The second question referred concerned the criteria which applied when assessing whether there had been a communication to the public. The CJEU confirmed that the approach to determining a communication to the public is twofold: there must be an ‘act of communication’ of a work; and communication of that work to a ‘public’. The term ‘public’ refers to an indeterminate number of potential recipients and implies a fairly large number of persons. Further, the work must be made available to a ‘new’ public (i.e. a public not taken into account by the authors when the initially authorised their use by the communication to the original public). The CJEU felt it was relevant to know how many persons have access to the works at the same time and how many of them also have access to it in succession. The indispensable role of the user and the profit making nature of a broadcast are also relevant considerations.

In determining whether there had been a communication to the public in the present case reference was made to previous decisions of the court in the context of a café-restaurant, a hotel and a spa establishment where there was found to be a communication to the public, and a broadcast of phonograms in a dental practice where there was not (SCF Case C-135/10). It was held that the present case was “fully comparable” to the café, hotel and spa situations in that Reha Training in that the operator of the rehabilitation centre intentionally broadcasted protected works to its patients by means of television sets installed in several places in that establishment. The broadcasts provided Reha Training with an additional service which impacted its standing and attractiveness giving it a competitive advantage.

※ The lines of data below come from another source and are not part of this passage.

<file path="config.mk">
export PLATFORM = sky130hd
export DESIGN_NAME = key_conditioner
export DESIGN_NICKNAME = d
export VERILOG_FILES = /design/src/rtl/key_conditioner.sv
export SDC_FILE = /design/constraint.sdc
export NUM_CORES = 1
export LEC_CHECK = 0
export ABC_CLOCK_PERIOD_IN_PS = 2900
export CAP_MARGIN = 10
export CORE_MARGIN = 5
export CORE_UTILIZATION = 57
export DETAILED_ROUTE_END_ITERATION = 10
export PLACE_DENSITY = 0.84
export SLEW_MARGIN = 30
export SYNTH_ARGS = -nofsm -noshare
export SYNTH_HDL_FRONTEND = slang
export SYNTH_SLANG_ARGS = --single-unit
</file>
<file path="constraint.sdc">
create_clock -name clk50 -period 2.9 [get_ports clk50]
set_input_delay 0.58 -clock clk50 [delete_from_list [all_inputs] [get_ports clk50]]
set_output_delay 0.58 -clock clk50 [all_outputs]
set_load 0.02 [all_outputs]
</file>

The Court stopped short of ruling that the SCF case was no longer valid law and instead decided to distinguish this case on the fact that the dentist practice did not get any commercial advantage from providing the broadcast as it did not matter to dental patients; while a finding of fact, the apparent anomaly is obvious. Arguably, therefore, following this decision it appears that there is an increasing likelihood of businesses being found liable for acts of communication to the public in relation to broadcasts made to their customers.